Segment Start: Provided information

`src/shared/lid_pkg.sv`:
```
// Shared constants and types for the LCD instruction decoder link
package lid_pkg;
  // ==========================================================
  // Widths and sizes
  localparam int unsigned PTR_W = 7;
  localparam int unsigned WORD_W = 16;
  localparam int unsigned TEXT_DEPTH = 64;
  // Text rows start at this pointer value, 16 words each
  localparam logic [6:0] TEXT_BASE = 7'h00;
  localparam logic [6:0] TEXT_LAST = 7'h3F;
  localparam logic [6:0] GLYPH_MASK = 7'h3F;
  localparam logic [6:0] SCROLL_MASK = 7'h3F;
  localparam logic [7:0] SPACE_CODE = 8'h20;
  // ==========================================================
  // Reset values
  localparam logic [6:0] PTR_RST = 7'h00;
  localparam logic ENTRY_INC_RST = 1'b1;
  localparam logic WIDTH8_RST = 1'b1;
  // ==========================================================
  // Timing: instruction execution at 100 MHz
  localparam int unsigned CLK_NS = 10;
  localparam int unsigned EXEC_NS = 72000;
  localparam int unsigned EXEC_CYC = EXEC_NS / CLK_NS;
  localparam int unsigned BUSY_W = 13;
  // ==========================================================
  // Target of a data access
  typedef enum logic [1:0] {
    LID_TGT_TEXT,
    LID_TGT_GLYPH,
    LID_TGT_GRAPHIC
  } lid_tgt_e;
endpackage

```
`src/shared/lid_if.sv`:
```
// Host to controller parallel instruction link
`timescale 1ns/10ps
interface lid_if;
  // Register or RAM select: 1 for RAM data
  logic reg_or_ram_select;
  // Read not write
  logic rd_not_wr;
  // One-cycle access strobe
  logic strobe;
  // Byte written by the host
  logic [7:0] wdata;
  // Byte returned by the controller, valid cycle after a read strobe
  logic [7:0] rdata;
  // Busy indicator, level
  logic busy_indicator;
  modport device (input reg_or_ram_select, input rd_not_wr, input strobe, input wdata,
                  output rdata, output busy_indicator);
  modport host (output reg_or_ram_select, output rd_not_wr, output strobe, output wdata,
                input rdata, input busy_indicator);
endinterface

```
`src/rtl/lid_busy_timer.sv`:
```
// Busy timer counting one instruction execution time
`timescale 1ns/10ps
module lid_busy_timer (
  input wire logic mclk_i,
  input wire logic sys_rst_i,
  input wire logic start_i,
  output logic busy_o
);
  // ==========================================================
  // Down counter
  logic [lid_pkg::BUSY_W-1:0] cnt_q;
  // Reload on start, else count down to zero
  always_ff @(posedge mclk_i) begin
    if (sys_rst_i) begin
      cnt_q <= '0;
    end else if (start_i) begin
      cnt_q <= lid_pkg::BUSY_W'(lid_pkg::EXEC_CYC);
    end else if (cnt_q != '0) begin
      cnt_q <= cnt_q - 1'b1;
    end
  end
  // Busy while counting
  assign busy_o = (cnt_q != '0);
endmodule

```
`src/rtl/lid_device.sv`:
```
// Controller end: instruction decoder with settings, pointer and text RAM
// Function
// - Clear fills text RAM, pointer zero
// - Clear forces entry increment
// - Home zeroes pointer, RAM untouched
// - Data access steps pointer per direction
// - Shift bit shifts display per direction
// - Display, cursor, blink flags set independently
// - Blink enables cursor character blink
// - Cursor move steps pointer, display shift not
// - Width bit selects 8 or 4 bit; only stored in bus_width_select_o, the link always takes whole bytes
// - Host changes width before set select
// - Glyph address loads six bits
// - Text address loads pointer, four rows
// - Status gives busy and pointer; busy refuses
// - Two bytes per word, step after second
// - First read after address is dummy
// - Extended clear code enters standby
// - Scroll select chooses scroll or glyph
// - Reverse toggles selected row
// - Row field picks row one to four
// - Graphic bit turns graphic on/off
// - Host changes width/graphic before set select
// - Scroll address loads six bits
// - Set select persists until changed
`timescale 1ns/10ps
module lid_device (
  input wire logic mclk_i,
  input wire logic sys_rst_i,
  lid_if.device link,
  output logic display_on_o,
  output logic cursor_on_o,
  output logic blink_on_o,
  output logic entry_inc_o,
  output logic entry_shift_o,
  output logic bus_width_select_o,
  output logic extended_set_select_o,
  output logic scroll_addr_select_o,
  output logic graphic_on_o,
  output logic standby_o,
  output logic [3:0] reverse_rows_o,
  output logic [5:0] scroll_o,
  output logic [5:0] shift_pos_o,
  output logic [6:0] ram_pointer_o,
  output logic [1:0] target_o
);
  // ==========================================================
  // Storage and state
  logic [15:0] text_ram [lid_pkg::TEXT_DEPTH];   // Text RAM words
  logic [6:0] ptr_q;                            // Ram pointer
  logic hi_done_q;                              // First byte of pair taken
  logic [7:0] hi_byte_q;                        // Held first byte
  logic dummy_q;                                // Next read is dummy
  logic rd_half_q;                              // Next read byte is low half
  logic [7:0] rdata_q;                          // Read return
  logic [15:0] rd_word_q;                       // Prefetched word
  lid_pkg::lid_tgt_e tgt_q;                     // Data target
  logic clr_act_q;                              // Clear sweep running
  logic [5:0] clr_idx_q;                        // Clear sweep index
  logic busy;                                   // Timer busy
  logic take;                                   // Accepted access
  logic cmd_wr;
  logic dat_wr;
  logic dat_rd;
  logic st_rd;
  logic [7:0] b;
  logic step_dir;
  // ==========================================================
  // Access qualification
  // busy refuses writes
  assign take = link.strobe && !(busy || clr_act_q);
  assign b = link.wdata;
  assign cmd_wr = take && !link.reg_or_ram_select && !link.rd_not_wr;
  assign dat_wr = take && link.reg_or_ram_select && !link.rd_not_wr;
  assign dat_rd = take && link.reg_or_ram_select && link.rd_not_wr;
  // Status reads are always allowed so the host can poll
  assign st_rd = link.strobe && !link.reg_or_ram_select && link.rd_not_wr;
  lid_busy_timer u_busy (
    .mclk_i(mclk_i),
    .sys_rst_i(sys_rst_i),
    .start_i(cmd_wr || dat_wr || dat_rd),
    .busy_o(busy)
  );
  // busy combines timer and clear sweep
  assign link.busy_indicator = busy || clr_act_q;
  // ==========================================================
  // Instruction decode, settings
  always_ff @(posedge mclk_i) begin
    if (sys_rst_i) begin
      display_on_o <= 1'b0;
      cursor_on_o <= 1'b0;
      blink_on_o <= 1'b0;
      entry_inc_o <= lid_pkg::ENTRY_INC_RST;
      entry_shift_o <= 1'b0;
      bus_width_select_o <= lid_pkg::WIDTH8_RST;
      extended_set_select_o <= 1'b0;
      scroll_addr_select_o <= 1'b0;
      graphic_on_o <= 1'b0;
      standby_o <= 1'b0;
      reverse_rows_o <= '0;
      scroll_o <= '0;
    end else if (cmd_wr) begin
      standby_o <= 1'b0;
      if (b[7]) begin
        // Address load, handled by pointer process
      end else if (b[6]) begin
        if (extended_set_select_o && scroll_addr_select_o) scroll_o <= b[5:0];
      end else if (b[5]) begin
        bus_width_select_o <= b[4];
        extended_set_select_o <= b[2];
        // graphic bit in extended set only
        if (extended_set_select_o && b[2]) graphic_on_o <= b[1];
      end else if (!extended_set_select_o) begin
        if (b[3]) begin
          display_on_o <= b[2];
          cursor_on_o <= b[1];
          blink_on_o <= b[0];
        end else if (b[2]) begin
          // Entry mode
          entry_inc_o <= b[1];
          entry_shift_o <= b[0];
        end else if (!b[1] && b[0]) begin
          entry_inc_o <= 1'b1;
        end
      end else begin
        if (b[2]) begin
          reverse_rows_o[b[1:0]] <= !reverse_rows_o[b[1:0]];
        end else if (b[1]) begin
          scroll_addr_select_o <= b[0];
        end else if (b[0]) begin
          standby_o <= 1'b1;
        end
      end
    end
  end
  // ==========================================================
  // Pointer, display shift, pairing
  assign step_dir = entry_inc_o;
  always_ff @(posedge mclk_i) begin
    if (sys_rst_i) begin
      ptr_q <= lid_pkg::PTR_RST;
      shift_pos_o <= '0;
      hi_done_q <= 1'b0;
      hi_byte_q <= '0;
      tgt_q <= lid_pkg::LID_TGT_TEXT;
    end else if (cmd_wr) begin
      hi_done_q <= 1'b0;
      if (b[7]) begin
        ptr_q <= {1'b0, b[5:0]};
        tgt_q <= (extended_set_select_o) ? lid_pkg::LID_TGT_GRAPHIC : lid_pkg::LID_TGT_TEXT;
      end else if (b[6]) begin
        if (!(extended_set_select_o && scroll_addr_select_o)) begin
          ptr_q <= b[6:0] & lid_pkg::GLYPH_MASK;
          tgt_q <= lid_pkg::LID_TGT_GLYPH;
        end
      end else if (!b[5] && !extended_set_select_o) begin
        if (b[4]) begin
          if (!b[3]) ptr_q <= b[2] ? ptr_q + 7'h01 : ptr_q - 7'h01;
          else shift_pos_o <= b[2] ? shift_pos_o + 6'h01 : shift_pos_o - 6'h01;
        end else if (b[3] || b[2]) begin
          // Flag instructions leave pointer
        end else if (b[1] || b[0]) begin
          ptr_q <= lid_pkg::PTR_RST;
          tgt_q <= lid_pkg::LID_TGT_TEXT;
          if (b[1]) shift_pos_o <= '0;
        end
      end
    end else if (dat_wr) begin
      hi_done_q <= !hi_done_q;
      hi_byte_q <= b;
      if (hi_done_q) begin
        ptr_q <= step_dir ? ptr_q + 7'h01 : ptr_q - 7'h01;
        if (entry_shift_o) shift_pos_o <= step_dir ? shift_pos_o + 6'h01 : shift_pos_o - 6'h01;
      end
    end else if (dat_rd && !dummy_q && rd_half_q) begin
      ptr_q <= step_dir ? ptr_q + 7'h01 : ptr_q - 7'h01;
      if (entry_shift_o) shift_pos_o <= step_dir ? shift_pos_o + 6'h01 : shift_pos_o - 6'h01;
    end
  end
  // ==========================================================
  // Text RAM writes and clear sweep
  always_ff @(posedge mclk_i) begin
    if (sys_rst_i) begin
      clr_act_q <= 1'b0;
      clr_idx_q <= '0;
    end else if (clr_act_q) begin
      // space fill, one word per cycle
      text_ram[clr_idx_q] <= {lid_pkg::SPACE_CODE, lid_pkg::SPACE_CODE};
      clr_idx_q <= clr_idx_q + 6'h01;
      if (clr_idx_q == lid_pkg::TEXT_LAST[5:0]) clr_act_q <= 1'b0;
    end else if (cmd_wr && !extended_set_select_o && b[7:0] == 8'h01) begin
      clr_act_q <= 1'b1;
      clr_idx_q <= '0;
    end else if (dat_wr && hi_done_q && tgt_q == lid_pkg::LID_TGT_TEXT) begin
      text_ram[ptr_q[5:0]] <= {hi_byte_q, b};
    end
  end
  // ==========================================================
  // Read path, dummy read handling
  always_ff @(posedge mclk_i) begin
    if (sys_rst_i) begin
      dummy_q <= 1'b1;
      rd_half_q <= 1'b0;
      rdata_q <= '0;
      rd_word_q <= '0;
    end else begin
      if (cmd_wr || dat_wr) begin
        // new address or write rearms dummy
        dummy_q <= 1'b1;
        rd_half_q <= 1'b0;
      end else if (dat_rd) begin
        if (dummy_q) begin
          // dummy returns stale latch, fetches word
          dummy_q <= 1'b0;
          rd_word_q <= text_ram[ptr_q[5:0]];
          rdata_q <= rd_word_q[7:0];
        end else if (!rd_half_q) begin
          rdata_q <= rd_word_q[15:8];
          rd_half_q <= 1'b1;
        end else begin
          rdata_q <= rd_word_q[7:0];
          rd_half_q <= 1'b0;
          rd_word_q <= text_ram[step_dir ? ptr_q[5:0] + 6'h01 : ptr_q[5:0] - 6'h01];
        end
      end else if (st_rd) begin
        rdata_q <= {busy || clr_act_q, ptr_q};
      end
    end
  end
  assign link.rdata = rdata_q;
  assign ram_pointer_o = ptr_q;
  assign target_o = tgt_q;
endmodule

```
`src/flat_wrapper.sv`:
```
// flat-port wrapper written by rule: the top's interface ports become plain ports
module lid_device_flat 
  (mclk_i, sys_rst_i, display_on_o, cursor_on_o, blink_on_o, entry_inc_o, entry_shift_o, bus_width_select_o, extended_set_select_o, scroll_addr_select_o, graphic_on_o, standby_o, reverse_rows_o, scroll_o, shift_pos_o, ram_pointer_o, target_o, link_reg_or_ram_select, link_rd_not_wr, link_strobe, link_wdata, link_rdata, link_busy_indicator);
  lid_if link_i ();
  input wire logic mclk_i;
  input wire logic sys_rst_i;
  output logic display_on_o;
  output logic cursor_on_o;
  output logic blink_on_o;
  output logic entry_inc_o;
  output logic entry_shift_o;
  output logic bus_width_select_o;
  output logic extended_set_select_o;
  output logic scroll_addr_select_o;
  output logic graphic_on_o;
  output logic standby_o;
  output logic [3:0] reverse_rows_o;
  output logic [5:0] scroll_o;
  output logic [5:0] shift_pos_o;
  output logic [6:0] ram_pointer_o;
  output logic [1:0] target_o;
  input wire logic [$bits(link_i.reg_or_ram_select)-1:0] link_reg_or_ram_select;
  input wire logic [$bits(link_i.rd_not_wr)-1:0] link_rd_not_wr;
  input wire logic [$bits(link_i.strobe)-1:0] link_strobe;
  input wire logic [$bits(link_i.wdata)-1:0] link_wdata;
  output wire logic [$bits(link_i.rdata)-1:0] link_rdata;
  output wire logic [$bits(link_i.busy_indicator)-1:0] link_busy_indicator;
  assign link_i.reg_or_ram_select = link_reg_or_ram_select;
  assign link_i.rd_not_wr = link_rd_not_wr;
  assign link_i.strobe = link_strobe;
  assign link_i.wdata = link_wdata;
  assign link_rdata = link_i.rdata;
  assign link_busy_indicator = link_i.busy_indicator;
  lid_device u_core (.mclk_i(mclk_i), .sys_rst_i(sys_rst_i), .link(link_i), .display_on_o(display_on_o), .cursor_on_o(cursor_on_o), .blink_on_o(blink_on_o), .entry_inc_o(entry_inc_o), .entry_shift_o(entry_shift_o), .bus_width_select_o(bus_width_select_o), .extended_set_select_o(extended_set_select_o), .scroll_addr_select_o(scroll_addr_select_o), .graphic_on_o(graphic_on_o), .standby_o(standby_o), .reverse_rows_o(reverse_rows_o), .scroll_o(scroll_o), .shift_pos_o(shift_pos_o), .ram_pointer_o(ram_pointer_o), .target_o(target_o));
endmodule
```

Segment End: Provided information

- _Problem to solve_
Whenever a line in the data holds "execution", copy that line.

- _Output for this exercise_
  // Timing: instruction execution at 100 MHz
// Busy timer counting one instruction execution time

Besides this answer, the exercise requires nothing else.